### Exercise details
Copies of all lines that contain "always" are needed; take them from the data below.

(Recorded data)
----------------
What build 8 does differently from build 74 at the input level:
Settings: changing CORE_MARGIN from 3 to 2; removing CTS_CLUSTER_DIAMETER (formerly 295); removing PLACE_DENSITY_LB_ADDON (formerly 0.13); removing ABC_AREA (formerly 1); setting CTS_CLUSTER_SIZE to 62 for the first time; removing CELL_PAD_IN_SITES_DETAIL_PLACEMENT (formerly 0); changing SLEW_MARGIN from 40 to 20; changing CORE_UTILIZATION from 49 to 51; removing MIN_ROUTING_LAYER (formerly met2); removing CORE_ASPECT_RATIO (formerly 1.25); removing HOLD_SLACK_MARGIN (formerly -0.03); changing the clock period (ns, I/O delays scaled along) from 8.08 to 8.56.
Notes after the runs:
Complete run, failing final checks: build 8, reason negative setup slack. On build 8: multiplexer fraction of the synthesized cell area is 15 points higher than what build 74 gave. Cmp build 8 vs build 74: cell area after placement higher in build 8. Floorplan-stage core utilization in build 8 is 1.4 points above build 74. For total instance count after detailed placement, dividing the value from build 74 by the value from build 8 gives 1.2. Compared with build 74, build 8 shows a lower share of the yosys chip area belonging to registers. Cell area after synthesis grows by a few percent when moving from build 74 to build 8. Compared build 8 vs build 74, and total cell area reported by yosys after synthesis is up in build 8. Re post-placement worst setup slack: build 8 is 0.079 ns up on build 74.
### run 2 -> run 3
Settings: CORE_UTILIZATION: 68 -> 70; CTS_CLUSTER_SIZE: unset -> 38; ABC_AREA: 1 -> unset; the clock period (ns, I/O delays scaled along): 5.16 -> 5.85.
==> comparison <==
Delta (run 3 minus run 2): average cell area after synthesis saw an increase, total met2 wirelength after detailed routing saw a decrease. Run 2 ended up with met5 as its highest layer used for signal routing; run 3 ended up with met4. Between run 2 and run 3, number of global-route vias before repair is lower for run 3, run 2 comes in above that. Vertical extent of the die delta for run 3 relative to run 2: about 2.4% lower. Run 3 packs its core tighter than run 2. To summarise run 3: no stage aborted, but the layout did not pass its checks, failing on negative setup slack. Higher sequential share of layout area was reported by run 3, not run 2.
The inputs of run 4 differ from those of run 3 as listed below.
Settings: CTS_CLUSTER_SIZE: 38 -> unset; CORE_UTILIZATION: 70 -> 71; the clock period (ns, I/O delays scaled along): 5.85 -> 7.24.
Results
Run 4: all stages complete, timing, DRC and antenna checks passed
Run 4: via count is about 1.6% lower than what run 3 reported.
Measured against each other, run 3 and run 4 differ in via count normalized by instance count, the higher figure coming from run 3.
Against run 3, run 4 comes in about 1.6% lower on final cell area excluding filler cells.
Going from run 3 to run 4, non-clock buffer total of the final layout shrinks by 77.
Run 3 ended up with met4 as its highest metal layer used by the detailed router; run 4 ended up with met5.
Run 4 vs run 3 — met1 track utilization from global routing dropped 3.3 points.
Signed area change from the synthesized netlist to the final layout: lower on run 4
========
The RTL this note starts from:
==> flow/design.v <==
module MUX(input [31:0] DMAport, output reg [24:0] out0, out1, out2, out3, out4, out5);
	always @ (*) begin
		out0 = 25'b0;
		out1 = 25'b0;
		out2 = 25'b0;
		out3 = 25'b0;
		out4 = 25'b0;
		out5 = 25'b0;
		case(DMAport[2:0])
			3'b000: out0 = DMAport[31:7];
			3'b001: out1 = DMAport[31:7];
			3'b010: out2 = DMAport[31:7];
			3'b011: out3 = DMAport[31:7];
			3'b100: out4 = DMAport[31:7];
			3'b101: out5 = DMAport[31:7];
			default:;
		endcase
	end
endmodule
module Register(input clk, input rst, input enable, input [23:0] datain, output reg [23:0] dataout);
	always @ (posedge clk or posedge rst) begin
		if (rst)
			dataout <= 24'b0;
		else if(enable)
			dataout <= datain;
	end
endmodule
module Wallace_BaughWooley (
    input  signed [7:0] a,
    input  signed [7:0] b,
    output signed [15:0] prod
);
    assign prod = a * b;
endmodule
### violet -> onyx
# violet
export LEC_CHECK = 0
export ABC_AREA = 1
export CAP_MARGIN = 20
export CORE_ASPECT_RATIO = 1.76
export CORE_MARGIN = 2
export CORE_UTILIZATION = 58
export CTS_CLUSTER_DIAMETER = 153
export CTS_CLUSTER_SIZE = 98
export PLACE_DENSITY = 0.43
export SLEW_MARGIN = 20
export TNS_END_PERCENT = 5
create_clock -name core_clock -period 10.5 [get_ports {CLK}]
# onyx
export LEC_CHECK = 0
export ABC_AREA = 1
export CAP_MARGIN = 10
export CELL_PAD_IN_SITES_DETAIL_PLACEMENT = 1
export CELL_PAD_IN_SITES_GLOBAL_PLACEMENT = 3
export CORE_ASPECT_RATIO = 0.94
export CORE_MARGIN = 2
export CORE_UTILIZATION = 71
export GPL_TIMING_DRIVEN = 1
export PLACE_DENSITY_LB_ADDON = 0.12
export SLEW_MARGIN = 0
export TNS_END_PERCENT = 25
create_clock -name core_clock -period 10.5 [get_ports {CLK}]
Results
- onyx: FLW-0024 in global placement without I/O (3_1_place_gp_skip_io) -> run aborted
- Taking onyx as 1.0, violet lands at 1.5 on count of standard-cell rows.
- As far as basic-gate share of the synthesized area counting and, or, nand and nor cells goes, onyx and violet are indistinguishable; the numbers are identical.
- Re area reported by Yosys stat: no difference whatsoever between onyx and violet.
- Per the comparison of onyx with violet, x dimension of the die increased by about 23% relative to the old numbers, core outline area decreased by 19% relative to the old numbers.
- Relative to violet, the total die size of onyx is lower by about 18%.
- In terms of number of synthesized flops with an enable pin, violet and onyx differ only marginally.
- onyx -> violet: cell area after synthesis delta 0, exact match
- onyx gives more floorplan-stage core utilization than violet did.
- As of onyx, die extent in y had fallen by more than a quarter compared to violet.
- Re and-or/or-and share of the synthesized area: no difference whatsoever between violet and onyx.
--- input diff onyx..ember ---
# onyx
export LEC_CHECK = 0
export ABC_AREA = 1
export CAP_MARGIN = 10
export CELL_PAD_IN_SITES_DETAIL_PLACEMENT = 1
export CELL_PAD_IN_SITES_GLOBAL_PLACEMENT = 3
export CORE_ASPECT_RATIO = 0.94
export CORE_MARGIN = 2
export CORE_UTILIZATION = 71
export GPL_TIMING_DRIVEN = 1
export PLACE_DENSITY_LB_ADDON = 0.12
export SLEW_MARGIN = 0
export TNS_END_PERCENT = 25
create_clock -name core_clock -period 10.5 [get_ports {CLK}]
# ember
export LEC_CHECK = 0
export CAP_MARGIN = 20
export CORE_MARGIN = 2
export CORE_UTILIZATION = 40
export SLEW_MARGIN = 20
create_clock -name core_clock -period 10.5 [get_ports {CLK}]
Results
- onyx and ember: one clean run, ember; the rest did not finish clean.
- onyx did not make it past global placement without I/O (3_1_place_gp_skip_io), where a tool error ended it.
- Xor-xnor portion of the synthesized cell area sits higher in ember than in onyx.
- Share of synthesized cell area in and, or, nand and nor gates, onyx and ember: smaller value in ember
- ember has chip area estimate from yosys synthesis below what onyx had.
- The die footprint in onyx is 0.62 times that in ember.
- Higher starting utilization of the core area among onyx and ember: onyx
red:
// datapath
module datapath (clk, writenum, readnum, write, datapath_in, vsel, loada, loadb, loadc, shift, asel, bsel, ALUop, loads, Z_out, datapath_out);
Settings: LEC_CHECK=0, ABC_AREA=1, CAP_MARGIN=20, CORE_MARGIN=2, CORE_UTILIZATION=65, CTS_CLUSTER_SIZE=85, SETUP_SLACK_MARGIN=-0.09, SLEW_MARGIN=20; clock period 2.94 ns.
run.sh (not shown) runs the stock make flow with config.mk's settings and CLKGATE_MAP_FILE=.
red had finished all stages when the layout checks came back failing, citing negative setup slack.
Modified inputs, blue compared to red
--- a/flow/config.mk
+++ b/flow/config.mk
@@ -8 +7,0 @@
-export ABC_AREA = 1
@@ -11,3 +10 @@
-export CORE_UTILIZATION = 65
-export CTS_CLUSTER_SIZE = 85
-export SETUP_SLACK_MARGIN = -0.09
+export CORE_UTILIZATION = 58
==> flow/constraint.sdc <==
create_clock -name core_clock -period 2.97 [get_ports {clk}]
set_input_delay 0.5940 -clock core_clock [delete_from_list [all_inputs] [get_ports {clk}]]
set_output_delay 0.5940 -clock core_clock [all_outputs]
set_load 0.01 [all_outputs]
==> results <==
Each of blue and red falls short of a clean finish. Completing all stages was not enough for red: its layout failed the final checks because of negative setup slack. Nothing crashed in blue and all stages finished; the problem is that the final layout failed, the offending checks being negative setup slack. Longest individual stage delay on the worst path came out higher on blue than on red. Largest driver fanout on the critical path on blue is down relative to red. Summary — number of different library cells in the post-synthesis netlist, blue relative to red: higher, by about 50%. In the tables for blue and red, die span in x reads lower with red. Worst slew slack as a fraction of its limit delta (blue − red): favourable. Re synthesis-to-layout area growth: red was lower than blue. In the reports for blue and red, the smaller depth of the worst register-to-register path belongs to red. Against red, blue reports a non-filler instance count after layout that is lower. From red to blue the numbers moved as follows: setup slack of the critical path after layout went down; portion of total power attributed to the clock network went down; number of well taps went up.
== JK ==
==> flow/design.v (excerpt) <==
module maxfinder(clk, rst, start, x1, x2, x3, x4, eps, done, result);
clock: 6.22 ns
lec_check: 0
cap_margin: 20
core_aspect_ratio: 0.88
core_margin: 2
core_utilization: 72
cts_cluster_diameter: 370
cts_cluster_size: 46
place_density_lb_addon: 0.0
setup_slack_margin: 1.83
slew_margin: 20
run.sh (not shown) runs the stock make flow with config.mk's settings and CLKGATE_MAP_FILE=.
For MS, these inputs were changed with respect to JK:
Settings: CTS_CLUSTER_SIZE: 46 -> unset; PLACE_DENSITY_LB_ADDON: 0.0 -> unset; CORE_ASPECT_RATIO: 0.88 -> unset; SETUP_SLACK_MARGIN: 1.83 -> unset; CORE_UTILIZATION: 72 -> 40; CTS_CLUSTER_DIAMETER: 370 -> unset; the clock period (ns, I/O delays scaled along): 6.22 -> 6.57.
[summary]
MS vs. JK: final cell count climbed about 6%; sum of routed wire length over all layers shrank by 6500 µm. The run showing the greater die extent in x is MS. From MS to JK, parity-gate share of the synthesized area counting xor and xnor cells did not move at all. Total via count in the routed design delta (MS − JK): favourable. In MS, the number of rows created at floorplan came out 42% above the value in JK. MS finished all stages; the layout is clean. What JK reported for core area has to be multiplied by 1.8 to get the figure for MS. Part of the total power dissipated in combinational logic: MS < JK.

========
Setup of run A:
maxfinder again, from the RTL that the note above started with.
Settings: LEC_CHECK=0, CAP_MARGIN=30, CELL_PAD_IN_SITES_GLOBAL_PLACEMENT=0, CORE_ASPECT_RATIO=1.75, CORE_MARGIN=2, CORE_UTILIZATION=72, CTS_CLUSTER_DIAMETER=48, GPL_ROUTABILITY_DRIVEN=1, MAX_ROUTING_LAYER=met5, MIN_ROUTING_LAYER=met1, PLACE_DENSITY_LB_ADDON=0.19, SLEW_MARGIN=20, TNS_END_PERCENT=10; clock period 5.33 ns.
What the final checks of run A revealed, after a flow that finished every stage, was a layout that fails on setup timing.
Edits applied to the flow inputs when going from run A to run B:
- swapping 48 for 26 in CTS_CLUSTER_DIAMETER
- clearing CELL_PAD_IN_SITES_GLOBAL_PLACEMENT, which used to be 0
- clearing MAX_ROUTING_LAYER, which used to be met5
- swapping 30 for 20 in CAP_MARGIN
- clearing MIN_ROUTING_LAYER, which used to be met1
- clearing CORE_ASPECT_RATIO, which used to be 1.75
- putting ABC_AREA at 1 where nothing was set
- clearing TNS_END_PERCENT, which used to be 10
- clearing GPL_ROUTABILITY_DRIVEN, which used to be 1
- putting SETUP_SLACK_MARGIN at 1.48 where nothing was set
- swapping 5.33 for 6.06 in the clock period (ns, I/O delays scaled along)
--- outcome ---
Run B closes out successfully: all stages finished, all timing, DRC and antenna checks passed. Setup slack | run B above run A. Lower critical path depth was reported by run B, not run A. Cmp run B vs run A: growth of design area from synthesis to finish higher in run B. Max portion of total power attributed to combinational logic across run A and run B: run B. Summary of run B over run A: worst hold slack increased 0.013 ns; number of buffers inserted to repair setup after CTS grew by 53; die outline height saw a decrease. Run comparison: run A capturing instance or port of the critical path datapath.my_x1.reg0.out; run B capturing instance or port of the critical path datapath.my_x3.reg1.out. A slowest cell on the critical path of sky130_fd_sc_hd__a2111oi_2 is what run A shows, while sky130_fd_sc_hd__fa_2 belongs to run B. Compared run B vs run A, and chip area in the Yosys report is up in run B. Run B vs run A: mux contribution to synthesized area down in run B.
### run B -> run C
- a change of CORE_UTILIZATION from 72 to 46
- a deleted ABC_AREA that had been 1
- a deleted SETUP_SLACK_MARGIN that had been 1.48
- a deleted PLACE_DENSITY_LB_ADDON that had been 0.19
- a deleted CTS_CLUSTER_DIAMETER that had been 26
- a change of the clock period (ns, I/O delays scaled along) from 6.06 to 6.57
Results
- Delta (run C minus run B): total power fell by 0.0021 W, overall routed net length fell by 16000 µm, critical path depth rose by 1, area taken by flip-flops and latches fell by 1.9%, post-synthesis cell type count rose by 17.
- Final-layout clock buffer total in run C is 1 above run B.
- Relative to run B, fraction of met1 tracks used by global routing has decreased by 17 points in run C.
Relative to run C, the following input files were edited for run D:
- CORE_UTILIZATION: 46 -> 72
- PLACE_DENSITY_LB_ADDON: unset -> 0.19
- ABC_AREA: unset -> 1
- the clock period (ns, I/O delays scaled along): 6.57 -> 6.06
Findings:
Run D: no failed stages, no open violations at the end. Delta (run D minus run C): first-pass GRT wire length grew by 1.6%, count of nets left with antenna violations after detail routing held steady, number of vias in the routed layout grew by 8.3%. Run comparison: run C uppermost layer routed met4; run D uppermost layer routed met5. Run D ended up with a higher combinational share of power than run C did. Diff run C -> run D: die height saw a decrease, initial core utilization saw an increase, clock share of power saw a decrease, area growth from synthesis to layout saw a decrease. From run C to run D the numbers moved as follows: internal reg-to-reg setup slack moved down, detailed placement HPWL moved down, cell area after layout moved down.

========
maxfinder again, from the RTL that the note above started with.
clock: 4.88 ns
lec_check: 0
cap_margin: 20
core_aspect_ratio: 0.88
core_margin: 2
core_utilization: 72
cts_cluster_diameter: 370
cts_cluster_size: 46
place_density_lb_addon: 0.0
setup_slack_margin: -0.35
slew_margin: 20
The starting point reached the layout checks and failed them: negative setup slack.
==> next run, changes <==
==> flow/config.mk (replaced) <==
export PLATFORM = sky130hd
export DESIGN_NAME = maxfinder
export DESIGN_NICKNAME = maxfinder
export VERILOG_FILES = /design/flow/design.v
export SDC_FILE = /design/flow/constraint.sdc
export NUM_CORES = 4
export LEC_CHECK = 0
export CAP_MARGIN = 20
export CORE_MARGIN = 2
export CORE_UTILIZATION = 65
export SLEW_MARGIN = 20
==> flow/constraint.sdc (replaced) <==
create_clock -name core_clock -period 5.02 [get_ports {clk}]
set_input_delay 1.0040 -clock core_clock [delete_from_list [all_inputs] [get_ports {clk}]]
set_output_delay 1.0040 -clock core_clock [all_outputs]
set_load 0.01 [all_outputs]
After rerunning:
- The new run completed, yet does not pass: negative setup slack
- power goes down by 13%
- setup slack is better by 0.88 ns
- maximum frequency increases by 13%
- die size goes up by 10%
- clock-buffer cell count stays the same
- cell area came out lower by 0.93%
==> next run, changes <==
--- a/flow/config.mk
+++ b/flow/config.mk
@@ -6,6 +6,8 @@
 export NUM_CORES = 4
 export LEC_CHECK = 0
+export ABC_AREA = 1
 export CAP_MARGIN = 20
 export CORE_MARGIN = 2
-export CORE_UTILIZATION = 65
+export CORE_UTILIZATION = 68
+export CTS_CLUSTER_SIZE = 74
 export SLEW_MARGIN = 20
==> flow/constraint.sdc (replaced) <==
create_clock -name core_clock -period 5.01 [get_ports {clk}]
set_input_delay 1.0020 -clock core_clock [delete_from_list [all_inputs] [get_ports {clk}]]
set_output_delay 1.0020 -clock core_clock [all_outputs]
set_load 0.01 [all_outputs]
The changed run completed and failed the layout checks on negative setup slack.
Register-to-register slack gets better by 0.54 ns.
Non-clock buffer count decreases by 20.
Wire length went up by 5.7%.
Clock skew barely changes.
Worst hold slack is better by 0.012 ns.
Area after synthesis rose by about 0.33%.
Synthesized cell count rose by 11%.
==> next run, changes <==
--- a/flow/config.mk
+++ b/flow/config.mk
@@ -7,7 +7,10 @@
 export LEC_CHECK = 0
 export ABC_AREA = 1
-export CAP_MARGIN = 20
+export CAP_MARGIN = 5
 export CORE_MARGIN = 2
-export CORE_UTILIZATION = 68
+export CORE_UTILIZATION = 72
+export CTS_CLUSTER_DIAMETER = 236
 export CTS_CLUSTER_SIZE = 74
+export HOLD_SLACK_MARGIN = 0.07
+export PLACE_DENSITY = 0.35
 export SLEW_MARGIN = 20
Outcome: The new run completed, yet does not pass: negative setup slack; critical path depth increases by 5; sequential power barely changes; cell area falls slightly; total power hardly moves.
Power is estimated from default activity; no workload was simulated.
----------------
### The completed task
	always @ (*) begin
	always @ (posedge clk or posedge rst) begin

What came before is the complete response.